Week 1: Math Bootcamp

RSM338: Machine Learning in Finance

Author

Kevin Mott

1 Introduction

In traditional programming, you write explicit rules for the computer to follow: “if the price drops 10%, sell.” You specify the logic. Machine learning is different. Instead of writing rules, you show the computer examples and let it discover patterns from the statistical properties of the data. The computer learns what predicts what.

Finance generates enormous amounts of data: prices, returns, fundamentals, news, filings, transactions. Machine learning gives us tools to extract information from all of it. Think of ML methods as tools in a toolbox—just as an experienced contractor knows which tool is right for each job, you’ll learn which ML method is right for each problem: regression for predicting continuous values like returns, classification for assigning categories like default/no-default, clustering for finding natural groupings, and text analysis for extracting information from documents.

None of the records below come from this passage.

===== src/rtl/sp_ram_loader.sv =====
// Streams words over a valid/ready handshake into a single-port RAM in address order,
// with a registered read port that is live in every state.
module sp_ram_loader #(
    parameter int DATA_WIDTH = 8,
    parameter int ADDR_WIDTH = 3
) (
    input  logic                  clk,
    input  logic                  rst_n,
    input  logic                  start,
    input  logic                  in_valid,
    output logic                  in_ready,
    input  logic [DATA_WIDTH-1:0] in_data,
    output logic                  busy,
    output logic                  done,
    output logic [ADDR_WIDTH:0]   count,
    input  logic [ADDR_WIDTH-1:0] rd_addr,
    output logic [DATA_WIDTH-1:0] rd_data
);

    localparam int unsigned DEPTH = 1 << ADDR_WIDTH;

    typedef enum logic [1:0] {
        IDLE = 2'd0,
        LOAD = 2'd1,
        DONE = 2'd2
    } state_t;

    state_t                  state;
    logic [ADDR_WIDTH-1:0]   wr_ptr;
    logic [DATA_WIDTH-1:0]   mem [DEPTH];
    logic                    hs;

    // in_ready is only high in LOAD, so it doubles as the state qualifier here
    always_comb begin
        hs = in_valid & in_ready;
    end

    always_ff @(posedge clk) begin
        if (!rst_n) begin
            state    <= IDLE;
            wr_ptr   <= '0;
            count    <= '0;
            in_ready <= 1'b0;
            busy     <= 1'b0;
            done     <= 1'b0;
        end else begin
            case (state)
                IDLE, DONE: begin
                    if (start) begin
                        state    <= LOAD;
                        wr_ptr   <= '0;
                        count    <= '0;
                        in_ready <= 1'b1;
                        busy     <= 1'b1;
                        done     <= 1'b0;
                    end
                end
                LOAD: begin
                    if (hs) begin
                        wr_ptr <= wr_ptr + 1'b1;
                        count  <= count + 1'b1;
                        if (wr_ptr == '1) begin
                            state    <= DONE;
                            in_ready <= 1'b0;
                            busy     <= 1'b0;
                            done     <= 1'b1;
                        end
                    end
                end
                default: begin
                    state    <= IDLE;
                    in_ready <= 1'b0;
                    busy     <= 1'b0;
                    done     <= 1'b0;
                end
            endcase
        end
    end

    // RAM is never cleared; a write coinciding with reset is suppressed
    always_ff @(posedge clk) begin
        if (rst_n && hs) begin
            mem[wr_ptr] <= in_data;
        end
    end

    always_ff @(posedge clk) begin
        if (!rst_n) begin
            rd_data <= '0;
        end else begin
            rd_data <= mem[rd_addr];
        end
    end

endmodule


===== config.mk =====
export PLATFORM = sky130hd
export DESIGN_NAME = sp_ram_loader
export DESIGN_NICKNAME = d
export VERILOG_FILES = /design/src/rtl/sp_ram_loader.sv
export SDC_FILE = /design/constraint.sdc
export NUM_CORES = 1
export LEC_CHECK = 0
export BUFFER_PORTS_ARGS = -buffer_cell sky130_fd_sc_hd__clkbuf_2
export CELL_PAD_IN_SITES_DETAIL_PLACEMENT = 1
export CELL_PAD_IN_SITES_GLOBAL_PLACEMENT = 1
export CORE_MARGIN = 10
export CORE_UTILIZATION = 45
export DETAILED_ROUTE_END_ITERATION = 16
export GPL_ROUTABILITY_DRIVEN = 0
export PLACE_DENSITY_LB_ADDON = 0.1
export SETUP_SLACK_MARGIN = 0.4
export SLEW_MARGIN = 5
export SYNTH_ARGS = -nofsm -noshare
export SYNTH_HDL_FRONTEND = slang
export SYNTH_SLANG_ARGS = --single-unit

===== constraint.sdc =====
create_clock -name clk -period 1.5 [get_ports clk]
set_input_delay 0.075 -clock clk [delete_from_list [all_inputs] [get_ports clk]]
set_output_delay 0.075 -clock clk [all_outputs]
set_load 0.005 [all_outputs]

==> results.sh <==
export IMPL_outcome="complete, no violations"
export IMPL_whs_endpoint="mem[4][1]"
export IMPL_core_mm2=0.00679
export IMPL_slowest_stage="dfxtp_2"
export IMPL_cp_arrival_ns=1.35
export IMPL_first_global_vias=1939
export IMPL_synth_flop_cell="edfxtp_1"
export IMPL_fin_nets=248
export IMPL_dieArea_mm2=0.0107
export IMPL_ys_ff_latch=82
export IMPL_synth_edff_count=64
export IMPL_h_tree_depth=3
export IMPL_min_path_cells=1
export IMPL_p_per_area_mw_per_mm2=1070
export IMPL_grt_usage_pct=13.7
export IMPL_cp_end_kind="register"
export IMPL_routed_wirelength_um=7300
export IMPL_clock_latency_ns=0.33
export IMPL_finalHoldViolCount=0
export IMPL_die_w_um=104
export IMPL_die_h_um=104
export IMPL_first_iter_violations=71
export IMPL_multi_input_area_um2=931
export IMPL_netlist_instances=172
export IMPL_worst_slew_pin_slew_ns=0.458
export IMPL_ir_worst_vdd_uv=615
export IMPL_holdCritPathClass="in2reg"
export IMPL_vias=1786
export IMPL_antenna_found_initial=0
export IMPL_firstDrtPassIters=4
export IMPL_reg2regPathDepth=4
export IMPL_synthTopCellsByArea="edfxtp_1 (61%), dfxtp_1 (11%), mux4_2 (7.2%)"
export IMPL_port_buffers=29
export IMPL_cts_tree="yes"
export IMPL_slew_viol_final=0
export IMPL_pin_count=30
export IMPL_crit_type="reg2reg"
export IMPL_finClkSkew_ns=0.00625
export IMPL_rrSetupSlack_ns=0.20
export IMPL_rsz0062_at_grt="yes"
export IMPL_crit_path_start_kind="register"
export IMPL_ctsHoldBuffers=0
export IMPL_final_core_util_pct=58.6
export IMPL_setup_tns_ns=0
export IMPL_cts_root_buf="clkbuf_8"
export IMPL_grt_pass1_wl_um=11400
export IMPL_total_power_uw=4250
export IMPL_setup_violations=0
export IMPL_synth_top_cell_area_share_pct=61.2
export IMPL_leakagePower_uw=0.00139
export IMPL_regArea_mm2=0.00231
export IMPL_synth_most_common_cell="edfxtp_1"
export IMPL_via_per_inst=5.40
export IMPL_hold_start="in_data[1]"
export IMPL_worst_path_max_fanout=8
export IMPL_drive_above_1_share_pct=51.5
export IMPL_fin_crit_ns=1.30
export IMPL_cp_cell_sequence="nand4b_1, buf_6, nor3_4, buf_12"
export IMPL_ant_nets=0
export IMPL_grt_max_degree=17
export IMPL_ys_seq_area_share_pct=72.7
export IMPL_synth_common_cells="edfxtp_1 (64), dfxtp_1 (18), mux4_2 (10)"
export IMPL_max_stage_delay_ns=0.35
export IMPL_synth_fp_nets=190
export IMPL_final_cells=331
export IMPL_post_dp_hpwl_um=4750
export IMPL_synth_area_per_cell_um2=18.3
export IMPL_ys_types=34
export IMPL_drc_errors=0
export IMPL_n_fill_cell=613
export IMPL_async_flop_share_pct=0
export IMPL_r2r_end="mem[0][0]"
export IMPL_max_freq_ghz=0.771
export IMPL_dp_cells=300
export IMPL_cts_clk_slew_worst_paths_ns=0.08
export IMPL_clock_sinks=82
export IMPL_netlist_area_mm2=0.00314
export IMPL_cap_violations=0
export IMPL_areaGrowthSynthToFinish_pct=26.9
export IMPL_grt_ovfl_total=0
export IMPL_initial_core_util_pct=46.2
export IMPL_clock_path_buffers=2
export IMPL_max_slew_margin_pct=69.4
export IMPL_r2r_start="wr_ptr[0]"
export IMPL_wl_per_cell_um=22.0
export IMPL_ys_warn_count=0
export IMPL_antenna_cells=0
export IMPL_required_ns=1.55
export IMPL_yosys_area_top_type="edfxtp_1"
export IMPL_cts_buffers=9
export IMPL_period_share_pct=86.5
export IMPL_num_rows=30
worst max-delay path: cells and delay by family, from the launching register on:
kind / cells / cell delay (ns)
buf+inv: 2 / 0.32
flops: 1 / 0.35
simple gates: 2 / 0.35
cell type report:
| cell class | count | share of cell area (%) |
|---|---|---|
| clock buffers | 10 | 3.20 |
| inverters | 3 | 0.283 |
| repair buffers | 55 | 10.7 |
| multi-input cells | 79 | 23.4 |
| well taps | 96 | 3.02 |
| clock inverters | 6 | 1.44 |
| flip-flops and latches | 82 | 58.0 |
registers in the layout, summed over array words and instances (netlist names):
name     count
mem         64
busy         1
rd_data      8
count        4
state        1
wr_ptr       3
done         1
metrics by stage:
stage                     hold WS (ns)  area [µm²]  setup WS, ns
after floorplan                  0.174        3230         0.185
final                           0.0388        3980         0.203
after global routing            0.0438        3980         0.175
after global placement           0.363        3530         0.158
after detailed placement         0.379        3530         0.104
after CTS                       0.0108        3900         0.235
cells by family (layout without fill, tap and decap cells):
group / Yosys count / count (layout) / share of synthesized area (%)
and+or+nand+nor: 37 / 37 / 6.33
AOI/OAI and AO/OA: 23 / 23 / 5.30
DFF: 82 / 82 / 72.7
muxes: 16 / 16 / 12.2
adders and majority gates: 3 / 3 / 1.20
buffers and inverters: 11 / 74 / 2.31
worst max-delay path by stage:
stage / cells past startpoint / start / end / slack [ns]
floorplan: 2 / wr_ptr[0] / mem[6][0] / 0.18
global placement: 3 / wr_ptr[0] / mem[0][7] / 0.16
detailed placement: 3 / wr_ptr[0] / mem[0][5] / 0.10
CTS: 4 / wr_ptr[0] / mem[0][0] / 0.24
global route: 5 / wr_ptr[1] / busy / 0.17
finish: 4 / wr_ptr[0] / mem[0][0] / 0.20
routing by layer:
layer | vias up | GRT usage (%) | wire (µm)
met5 | - | 0 | 0
met4 | 0 | 4.54 | 60
met3 | 9 | 2.48 | 144
met2 | 35 | 21.4 | 3580
met1 | 937 | 18.8 | 3510
li1 | 805 | - | -
placed cells by master, fill, tap and decap left out, types with 2 or more instances in the layout:
cell type and instances:
a21oi_1 3, a21oi_2 5, a22o_1 8, buf_12 3
buf_4 11, buf_6 11, clkbuf_2 29, clkbuf_8 9
clkinv_2 4, dfxtp_1 10, dfxtp_4 7, edfxtp_1 64
ha_1 2, inv_1 2, mux4_2 16, nand2_1 4
nand2_4 2, nand2b_4 5, nand3_1 7, nor2_1 2
nor2_2 3, nor2_4 3, nor3_4 2
repair_timing:
item,in CTS,in global routing
gates cloned,0,0
setup buffers,13,2
setup endpoints to repair,81,82
pin swaps,9,11
resized for setup,24,16
hold endpoints to repair,0,0
power breakdown:
| part | leakage (µW) | internal (µW) | total [µW] | switching, µW |
|---|---|---|---|---|
| registers | 0.000729 | 2460 | 2480 | 14.7 |
| clock network | 0.0000958 | 758 | 1500 | 745 |
| logic | 0.000569 | 125 | 272 | 147 |
| total | 0.00139 | 3340 | 4250 | 906 |
No activity file was read; power rests on OpenSTA's default activity.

Traditional finance models are elegant but limited. CAPM says expected returns depend on one factor (market beta); Fama-French adds size and value; but there are hundreds of potential predictors. Machine learning lets us handle many variables at once, capture nonlinear relationships, and let the data tell us what matters. The catch: finance is noisy, and patterns that look predictive often aren’t. A major theme of this course is learning to distinguish real signal from noise.

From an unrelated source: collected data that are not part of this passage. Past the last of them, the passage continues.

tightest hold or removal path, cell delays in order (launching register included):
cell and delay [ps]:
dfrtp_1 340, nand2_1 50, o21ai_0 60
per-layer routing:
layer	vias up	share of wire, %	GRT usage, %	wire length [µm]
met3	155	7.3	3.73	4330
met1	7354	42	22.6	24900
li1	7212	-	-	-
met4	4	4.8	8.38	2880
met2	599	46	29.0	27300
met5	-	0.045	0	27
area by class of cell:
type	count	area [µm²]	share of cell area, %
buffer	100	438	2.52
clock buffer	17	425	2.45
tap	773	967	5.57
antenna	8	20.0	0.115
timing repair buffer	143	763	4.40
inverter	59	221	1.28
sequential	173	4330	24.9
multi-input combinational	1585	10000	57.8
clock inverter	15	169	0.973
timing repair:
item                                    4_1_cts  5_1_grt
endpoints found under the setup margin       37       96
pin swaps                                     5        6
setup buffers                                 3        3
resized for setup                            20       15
File: src/rtl/lfsr_param.sv
// lfsr_param: parametrised Fibonacci/Galois LFSR with multi-step advance,
// zero-seed protection, saturating advance counter and period-wrap flag.
module lfsr_param #(
  parameter int unsigned      WIDTH = 32,
  parameter logic [WIDTH-1:0] TAPS  = WIDTH'(32'h80200003),
  parameter int unsigned      MODE  = 0,
  parameter int unsigned      STEPS = 1,
  parameter logic [WIDTH-1:0] INIT  = WIDTH'(1),
  parameter int unsigned      CNT_W = 16
) (
  input  logic             clk,
  input  logic             rst,
  input  logic [WIDTH-1:0] seed,
  input  logic             ld_en,
  input  logic             shift_en,
  output logic [WIDTH-1:0] lfsr_out,
  output logic [STEPS-1:0] bit_out,
  output logic             lockup,
  output logic             wrap,
  output logic [CNT_W-1:0] shift_cnt
);

  logic [WIDTH-1:0] state_q;
  logic [WIDTH-1:0] seed_q;
  logic [STEPS-1:0] bits_q;
  logic [CNT_W-1:0] cnt_q;
  logic             lockup_q;
  logic             wrap_q;

  logic [WIDTH-1:0] adv;
  logic [WIDTH-1:0] adv_safe;
  logic [STEPS-1:0] adv_bits;
  logic [WIDTH-1:0] ld_val;
  logic             ld_zero;
  logic [CNT_W-1:0] cnt_nxt;

  // One LFSR step in the selected form; output bit is the old MSB.
  function automatic logic [WIDTH-1:0] step1(
    input logic [WIDTH-1:0] s
  );
    logic [WIDTH-1:0] r;
    if (MODE == 0) begin
      r = {s[WIDTH-2:0], ^(s & TAPS)};
    end else begin
      r = {s[WIDTH-2:0], 1'b0}
        ^ (s[WIDTH-1] ? TAPS : '0);
    end
    return r;
  endfunction

  // Unrolled STEPS-fold advance; first step lands in the MSB of bits.
  always_comb begin
    logic [WIDTH-1:0] s;
    s        = state_q;
    adv_bits = '0;
    for (int unsigned k = 0; k < STEPS; k++) begin
      adv_bits[STEPS-1-k] = s[WIDTH-1];
      s = step1(s);
    end
    adv = s;
  end

  // Never let a degenerate tap mask park the register at zero.
  assign adv_safe = (adv == '0) ? INIT : adv;

  // Zero seeds are replaced so the register can never lock up.
  assign ld_zero = (seed == '0);
  assign ld_val  = ld_zero ? INIT : seed;

  // Advance counter sticks at all-ones instead of wrapping.
  assign cnt_nxt = (cnt_q == '1) ? cnt_q : cnt_q + 1'b1;

  // State update: reset beats load, load beats shift; flags are pulses.
  always_ff @(posedge clk) begin
    if (rst) begin
      state_q  <= INIT;
      seed_q   <= INIT;
      bits_q   <= '0;
      cnt_q    <= '0;
      lockup_q <= 1'b0;
      wrap_q   <= 1'b0;
    end else if (ld_en) begin
      state_q  <= ld_val;
      seed_q   <= ld_val;
      bits_q   <= '0;
      cnt_q    <= '0;
      lockup_q <= ld_zero;
      wrap_q   <= 1'b0;
    end else if (shift_en) begin
      state_q  <= adv_safe;
      bits_q   <= adv_bits;
      cnt_q    <= cnt_nxt;
      lockup_q <= 1'b0;
      wrap_q   <= (adv_safe == seed_q);
    end else begin
      lockup_q <= 1'b0;
      wrap_q   <= 1'b0;
    end
  end

  assign lfsr_out  = state_q;
  assign bit_out   = bits_q;
  assign shift_cnt = cnt_q;
  assign lockup    = lockup_q;
  assign wrap      = wrap_q;

endmodule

This chapter builds the mathematical foundation for everything that follows. We cover notation, key functions, and four main topics: statistics (random variables, distributions, expected value, variance), calculus (derivatives and how to find minima), linear algebra (vectors, matrices, and why they matter), and optimization (putting it together to find the best parameters). The goal is to increase your fluency reading mathematical expressions—we will NOT need to solve math problems by hand or complete any proofs.

2 Notation

Don’t panic when you see Greek letters—they’re just names for quantities. When you see $\mu$, think “the mean.” When you see $\sigma$, think “the standard deviation.” Here are the symbols you’ll encounter most often:

Symbol	Name	Common meaning
$\mu$	mu	Mean (expected value)
$\sigma$	sigma	Standard deviation
$\rho$	rho	Correlation
$\beta$	beta	Regression coefficient / market sensitivity
$\alpha$	alpha	Intercept / excess return
$\theta$	theta	Generic parameter
$\epsilon$	epsilon	Error term / noise
$\lambda$	lambda	Regularization parameter

Subscripts identify which observation or which variable we’re talking about. Time subscripts like $r_t$ denote the return at time $t$, while $P_{t-1}$ is the price one period earlier. Observation subscripts like $x_i$ and $y_i$ refer to the value for observation $i$. Variable subscripts like $\beta_j$ refer to the coefficient for feature $j$. We can combine them: $x_{ij}$ means feature $j$ for observation $i$.

The summation symbol $\Sigma$ (capital sigma) means “add up.” We read $\sum_{i=1}^{n} x_i = x_1 + x_2 + \cdots + x_n$ as “sum of $x_i$ from $i = 1$ to $n$.” The sample mean $\bar{x} = \frac{1}{n} \sum_{i=1}^{n} x_i$ and sample variance $\text{Var}(X) = \frac{1}{n-1} \sum_{i=1}^{n} (x_i - \bar{x})^2$ both use this notation. The product symbol $\Pi$ (capital pi) means “multiply together”: $\prod_{i=1}^{n} x_i = x_1 \times x_2 \times \cdots \times x_n$. This matters for finance because compounding returns multiply—if you earn returns $R_1, R_2, \ldots, R_T$ over $T$ periods, your wealth grows by $\prod_{t=1}^{T} (1 + R_t)$.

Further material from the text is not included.